フィルタリングされた画像は、その後、STS処理後3時間の間、20分毎に撮像した。図。 4aは時間の関数としてセルのアスペクト比のマップを示します。この場合、色の色相は図の色の色相と同様に配向度を（orientednessラベル）を表します。上記の図2b。しかし、アスペクト比の明るさは平均フィルタ応答によって重み付けされていませんでした。これらの細胞の標識ミトコンドリアの蛍光画像（図4b）とのアスペクト比のマップを登録することで、我々は、測定されたアスペクト比の低下はミトコンドリアを含む細胞の地域に限定されていると判断しで直接観察することができるミトコンドリアの断片化との併用だった同じ細胞の蛍光画像。図。 5は、アポトーシスを起こしている細胞で、時間の関数としてのアスペクト比の変化を描いた時間のプロットを示す。各セル内で、蛍光ミトコンドリアではなく、薄暗いバックグラウンド蛍光の領域に登録地域では登録地域でTにおけるアスペクト比の低下= 60〜100分がある。

図4：アスペクト比（a）と蛍光（B）アポトーシス誘導物質、スタウロスポリンで処理内皮細胞の画像。

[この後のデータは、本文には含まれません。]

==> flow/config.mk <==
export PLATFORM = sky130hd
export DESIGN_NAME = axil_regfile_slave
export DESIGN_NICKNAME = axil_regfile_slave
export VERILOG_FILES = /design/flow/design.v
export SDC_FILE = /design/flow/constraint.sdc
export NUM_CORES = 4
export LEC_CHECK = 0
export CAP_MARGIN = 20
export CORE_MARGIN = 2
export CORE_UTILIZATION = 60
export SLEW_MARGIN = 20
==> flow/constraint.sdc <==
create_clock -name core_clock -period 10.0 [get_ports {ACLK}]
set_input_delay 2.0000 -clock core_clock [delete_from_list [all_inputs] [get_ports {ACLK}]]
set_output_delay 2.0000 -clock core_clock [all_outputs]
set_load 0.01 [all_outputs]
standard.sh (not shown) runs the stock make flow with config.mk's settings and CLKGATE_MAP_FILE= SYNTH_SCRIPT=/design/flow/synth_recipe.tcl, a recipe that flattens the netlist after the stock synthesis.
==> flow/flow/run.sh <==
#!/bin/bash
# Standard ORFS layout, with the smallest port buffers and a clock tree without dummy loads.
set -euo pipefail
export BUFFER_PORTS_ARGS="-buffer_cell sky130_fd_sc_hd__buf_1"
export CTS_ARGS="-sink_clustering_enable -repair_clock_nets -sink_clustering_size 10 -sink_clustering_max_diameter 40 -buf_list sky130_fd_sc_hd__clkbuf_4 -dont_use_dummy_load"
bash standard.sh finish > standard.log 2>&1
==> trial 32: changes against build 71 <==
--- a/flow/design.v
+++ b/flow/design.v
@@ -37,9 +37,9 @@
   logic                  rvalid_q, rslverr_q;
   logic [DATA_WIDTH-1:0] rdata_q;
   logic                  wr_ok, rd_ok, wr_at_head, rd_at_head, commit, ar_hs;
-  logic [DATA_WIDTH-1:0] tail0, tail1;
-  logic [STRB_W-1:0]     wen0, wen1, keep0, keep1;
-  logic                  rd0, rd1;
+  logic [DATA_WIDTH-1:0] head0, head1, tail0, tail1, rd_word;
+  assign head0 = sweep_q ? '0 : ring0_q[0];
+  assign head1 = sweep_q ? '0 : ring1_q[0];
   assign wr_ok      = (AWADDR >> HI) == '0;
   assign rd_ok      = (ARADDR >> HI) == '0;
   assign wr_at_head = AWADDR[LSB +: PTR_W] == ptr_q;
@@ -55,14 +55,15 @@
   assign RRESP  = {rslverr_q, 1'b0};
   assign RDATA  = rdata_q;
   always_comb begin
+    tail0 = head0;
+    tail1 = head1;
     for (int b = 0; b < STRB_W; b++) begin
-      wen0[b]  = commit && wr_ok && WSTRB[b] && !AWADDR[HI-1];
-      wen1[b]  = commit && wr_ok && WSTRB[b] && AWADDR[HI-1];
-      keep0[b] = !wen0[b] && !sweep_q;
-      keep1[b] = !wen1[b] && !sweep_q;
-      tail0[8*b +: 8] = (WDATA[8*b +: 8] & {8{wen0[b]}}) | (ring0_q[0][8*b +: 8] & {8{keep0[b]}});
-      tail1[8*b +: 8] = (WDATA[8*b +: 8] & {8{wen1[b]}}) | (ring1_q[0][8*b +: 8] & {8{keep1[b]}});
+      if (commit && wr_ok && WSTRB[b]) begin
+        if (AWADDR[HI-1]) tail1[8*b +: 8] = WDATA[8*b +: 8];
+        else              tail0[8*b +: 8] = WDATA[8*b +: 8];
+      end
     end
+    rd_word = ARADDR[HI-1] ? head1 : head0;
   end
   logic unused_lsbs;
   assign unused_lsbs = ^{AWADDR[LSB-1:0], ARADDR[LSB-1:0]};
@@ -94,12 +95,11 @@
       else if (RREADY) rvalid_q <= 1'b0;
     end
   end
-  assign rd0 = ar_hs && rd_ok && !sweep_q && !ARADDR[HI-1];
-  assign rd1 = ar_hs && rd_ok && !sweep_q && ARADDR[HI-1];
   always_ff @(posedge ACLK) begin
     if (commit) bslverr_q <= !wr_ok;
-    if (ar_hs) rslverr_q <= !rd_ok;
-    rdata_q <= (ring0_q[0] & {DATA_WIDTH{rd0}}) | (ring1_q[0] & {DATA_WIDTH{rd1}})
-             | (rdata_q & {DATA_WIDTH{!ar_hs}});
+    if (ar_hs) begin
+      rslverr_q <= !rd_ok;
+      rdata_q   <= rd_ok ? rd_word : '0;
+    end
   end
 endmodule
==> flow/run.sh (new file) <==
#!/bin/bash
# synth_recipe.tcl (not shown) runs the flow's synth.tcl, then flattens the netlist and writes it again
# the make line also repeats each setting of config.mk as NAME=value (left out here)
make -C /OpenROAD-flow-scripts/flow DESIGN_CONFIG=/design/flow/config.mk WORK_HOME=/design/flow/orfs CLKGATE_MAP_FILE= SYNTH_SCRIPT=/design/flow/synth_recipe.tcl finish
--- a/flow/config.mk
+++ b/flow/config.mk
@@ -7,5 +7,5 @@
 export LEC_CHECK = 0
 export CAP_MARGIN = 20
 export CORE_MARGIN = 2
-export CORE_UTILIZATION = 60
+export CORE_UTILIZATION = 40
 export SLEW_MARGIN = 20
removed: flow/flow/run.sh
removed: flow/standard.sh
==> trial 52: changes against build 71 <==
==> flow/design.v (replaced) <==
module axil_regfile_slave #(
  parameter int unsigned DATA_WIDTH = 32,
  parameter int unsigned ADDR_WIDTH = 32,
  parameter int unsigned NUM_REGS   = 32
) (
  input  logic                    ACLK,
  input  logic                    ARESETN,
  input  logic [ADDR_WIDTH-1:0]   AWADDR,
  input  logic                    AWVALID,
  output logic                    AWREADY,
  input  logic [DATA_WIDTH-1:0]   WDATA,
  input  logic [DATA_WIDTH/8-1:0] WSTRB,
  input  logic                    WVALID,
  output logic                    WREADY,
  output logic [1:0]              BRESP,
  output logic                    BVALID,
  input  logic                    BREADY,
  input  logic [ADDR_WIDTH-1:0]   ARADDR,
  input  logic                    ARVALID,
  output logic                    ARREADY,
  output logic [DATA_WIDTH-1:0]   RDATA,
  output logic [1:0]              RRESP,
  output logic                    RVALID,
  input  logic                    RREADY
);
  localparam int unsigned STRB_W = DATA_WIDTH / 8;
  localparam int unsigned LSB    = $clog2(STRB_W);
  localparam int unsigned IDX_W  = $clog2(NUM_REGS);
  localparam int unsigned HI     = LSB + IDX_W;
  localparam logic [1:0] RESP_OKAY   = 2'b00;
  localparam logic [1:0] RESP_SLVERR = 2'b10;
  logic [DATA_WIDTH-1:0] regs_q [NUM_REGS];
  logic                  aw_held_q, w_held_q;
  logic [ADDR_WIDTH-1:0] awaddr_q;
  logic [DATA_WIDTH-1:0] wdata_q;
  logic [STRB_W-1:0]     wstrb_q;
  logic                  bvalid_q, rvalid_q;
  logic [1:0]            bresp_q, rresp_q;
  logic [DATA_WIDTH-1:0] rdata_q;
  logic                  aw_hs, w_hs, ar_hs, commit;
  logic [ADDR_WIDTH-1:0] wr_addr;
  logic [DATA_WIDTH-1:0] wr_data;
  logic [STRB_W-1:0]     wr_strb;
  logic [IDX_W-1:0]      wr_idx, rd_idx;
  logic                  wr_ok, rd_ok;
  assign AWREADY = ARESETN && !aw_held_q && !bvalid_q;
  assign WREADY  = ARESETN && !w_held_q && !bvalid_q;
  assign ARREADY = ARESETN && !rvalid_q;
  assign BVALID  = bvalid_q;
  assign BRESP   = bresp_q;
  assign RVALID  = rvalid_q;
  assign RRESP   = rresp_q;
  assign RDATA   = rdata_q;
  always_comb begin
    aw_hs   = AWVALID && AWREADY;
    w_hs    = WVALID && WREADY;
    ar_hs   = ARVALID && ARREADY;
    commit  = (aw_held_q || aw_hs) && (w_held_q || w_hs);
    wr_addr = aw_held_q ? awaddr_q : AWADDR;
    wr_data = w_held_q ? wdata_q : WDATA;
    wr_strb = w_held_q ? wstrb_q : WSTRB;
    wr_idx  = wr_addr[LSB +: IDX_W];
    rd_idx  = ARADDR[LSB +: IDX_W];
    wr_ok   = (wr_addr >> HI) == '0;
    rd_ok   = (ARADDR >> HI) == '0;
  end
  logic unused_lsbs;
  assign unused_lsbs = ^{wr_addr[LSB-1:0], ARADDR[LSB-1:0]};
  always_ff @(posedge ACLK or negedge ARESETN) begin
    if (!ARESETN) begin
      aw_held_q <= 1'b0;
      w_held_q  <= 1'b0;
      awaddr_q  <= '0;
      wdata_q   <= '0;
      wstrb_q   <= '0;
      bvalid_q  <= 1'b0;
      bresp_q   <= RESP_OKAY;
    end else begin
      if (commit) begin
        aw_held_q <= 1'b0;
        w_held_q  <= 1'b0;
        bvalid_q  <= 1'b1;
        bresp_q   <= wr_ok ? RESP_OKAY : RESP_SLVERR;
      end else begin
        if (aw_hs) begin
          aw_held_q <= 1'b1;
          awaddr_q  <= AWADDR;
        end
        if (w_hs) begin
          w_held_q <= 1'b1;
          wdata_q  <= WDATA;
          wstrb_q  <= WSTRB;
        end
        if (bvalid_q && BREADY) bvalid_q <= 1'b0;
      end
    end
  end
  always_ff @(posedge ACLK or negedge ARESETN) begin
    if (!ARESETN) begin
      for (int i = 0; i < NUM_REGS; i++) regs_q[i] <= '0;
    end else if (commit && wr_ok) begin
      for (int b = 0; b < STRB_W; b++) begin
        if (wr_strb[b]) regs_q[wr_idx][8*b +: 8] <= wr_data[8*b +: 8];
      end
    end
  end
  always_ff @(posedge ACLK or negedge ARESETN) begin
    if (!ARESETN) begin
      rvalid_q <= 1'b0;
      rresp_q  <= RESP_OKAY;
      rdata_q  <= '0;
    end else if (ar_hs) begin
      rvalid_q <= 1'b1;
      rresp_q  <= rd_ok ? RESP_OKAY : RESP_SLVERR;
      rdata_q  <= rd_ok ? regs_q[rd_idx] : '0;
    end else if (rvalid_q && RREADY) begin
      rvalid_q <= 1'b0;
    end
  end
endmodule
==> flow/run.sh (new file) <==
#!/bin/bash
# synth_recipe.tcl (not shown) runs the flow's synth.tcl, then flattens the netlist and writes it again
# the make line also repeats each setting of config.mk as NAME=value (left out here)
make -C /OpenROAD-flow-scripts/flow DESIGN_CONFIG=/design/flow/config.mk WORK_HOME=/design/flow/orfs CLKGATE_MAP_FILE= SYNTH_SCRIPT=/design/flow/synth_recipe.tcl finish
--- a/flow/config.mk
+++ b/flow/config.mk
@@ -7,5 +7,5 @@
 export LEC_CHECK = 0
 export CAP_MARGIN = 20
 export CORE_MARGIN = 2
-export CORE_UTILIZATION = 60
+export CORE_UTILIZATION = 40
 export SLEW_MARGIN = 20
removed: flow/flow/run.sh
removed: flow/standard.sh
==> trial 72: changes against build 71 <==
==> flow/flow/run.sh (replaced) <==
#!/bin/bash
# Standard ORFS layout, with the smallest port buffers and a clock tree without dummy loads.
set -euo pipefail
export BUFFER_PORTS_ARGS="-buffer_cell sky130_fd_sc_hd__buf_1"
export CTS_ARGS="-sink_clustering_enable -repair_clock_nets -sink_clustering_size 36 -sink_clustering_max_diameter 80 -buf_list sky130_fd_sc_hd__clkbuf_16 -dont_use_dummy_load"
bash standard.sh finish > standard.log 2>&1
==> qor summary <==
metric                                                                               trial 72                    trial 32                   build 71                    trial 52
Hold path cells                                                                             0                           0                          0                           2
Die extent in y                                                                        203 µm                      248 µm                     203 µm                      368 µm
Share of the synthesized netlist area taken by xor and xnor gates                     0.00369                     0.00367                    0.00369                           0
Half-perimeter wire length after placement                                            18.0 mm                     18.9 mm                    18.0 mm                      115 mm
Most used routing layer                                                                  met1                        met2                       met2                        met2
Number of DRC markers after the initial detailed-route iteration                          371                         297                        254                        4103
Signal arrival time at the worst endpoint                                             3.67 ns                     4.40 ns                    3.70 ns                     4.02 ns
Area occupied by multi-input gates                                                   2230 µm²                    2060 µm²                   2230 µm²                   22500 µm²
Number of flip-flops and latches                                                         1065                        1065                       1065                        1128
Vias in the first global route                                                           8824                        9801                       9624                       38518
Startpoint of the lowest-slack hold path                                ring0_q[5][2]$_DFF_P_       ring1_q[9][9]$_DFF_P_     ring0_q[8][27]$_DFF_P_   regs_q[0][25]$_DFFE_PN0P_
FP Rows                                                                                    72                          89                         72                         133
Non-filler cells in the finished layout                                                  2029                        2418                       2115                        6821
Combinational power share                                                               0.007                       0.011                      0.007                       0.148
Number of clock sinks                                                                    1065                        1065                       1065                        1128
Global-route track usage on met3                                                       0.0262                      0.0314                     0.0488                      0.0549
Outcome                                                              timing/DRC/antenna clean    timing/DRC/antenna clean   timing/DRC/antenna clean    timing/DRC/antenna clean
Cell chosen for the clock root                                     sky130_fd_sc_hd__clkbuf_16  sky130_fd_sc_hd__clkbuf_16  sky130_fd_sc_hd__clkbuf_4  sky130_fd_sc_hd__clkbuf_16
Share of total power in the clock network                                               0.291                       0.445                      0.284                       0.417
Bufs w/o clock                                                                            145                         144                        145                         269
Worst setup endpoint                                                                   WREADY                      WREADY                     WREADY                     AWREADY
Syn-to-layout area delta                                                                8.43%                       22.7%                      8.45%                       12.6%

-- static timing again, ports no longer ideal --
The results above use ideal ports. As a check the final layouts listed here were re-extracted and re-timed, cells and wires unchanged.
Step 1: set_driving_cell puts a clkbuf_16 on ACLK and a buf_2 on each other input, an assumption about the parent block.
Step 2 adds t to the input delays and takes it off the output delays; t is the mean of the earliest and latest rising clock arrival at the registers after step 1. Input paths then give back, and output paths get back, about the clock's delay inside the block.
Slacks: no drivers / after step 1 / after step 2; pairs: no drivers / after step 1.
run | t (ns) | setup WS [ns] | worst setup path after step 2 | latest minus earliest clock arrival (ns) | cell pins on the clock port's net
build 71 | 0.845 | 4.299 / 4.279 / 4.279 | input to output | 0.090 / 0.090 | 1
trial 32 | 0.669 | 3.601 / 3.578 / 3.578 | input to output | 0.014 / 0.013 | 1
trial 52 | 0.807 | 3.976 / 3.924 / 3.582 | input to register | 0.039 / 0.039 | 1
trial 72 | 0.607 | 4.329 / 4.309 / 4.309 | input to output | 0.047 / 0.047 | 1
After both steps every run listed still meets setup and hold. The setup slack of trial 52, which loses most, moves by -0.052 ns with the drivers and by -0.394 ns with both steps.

図5：スタウロスポリンで処理内皮細胞における粒子のアスペクト比（orientedness）の減少を比較する時間プロット。個々のトレースは、単一細胞内時間プロットを表す。 orientednessの低下は、蛍光ミトコンドリア（左パネル）に登録する細胞の地域に限定し、残りのバックグラウンド蛍光の領域（右パネル）から不在です。

今我々はアスペクト比の低下はミトコンドリアの断片化に対応していることを、我々は、これらの細胞にアポトーシスを誘導する細胞を標識することなく、私たちの光散乱法を用いて断片化を測定し、この上の異なる遺伝的および実験条件の影響を調べることができると判断したダイナミック。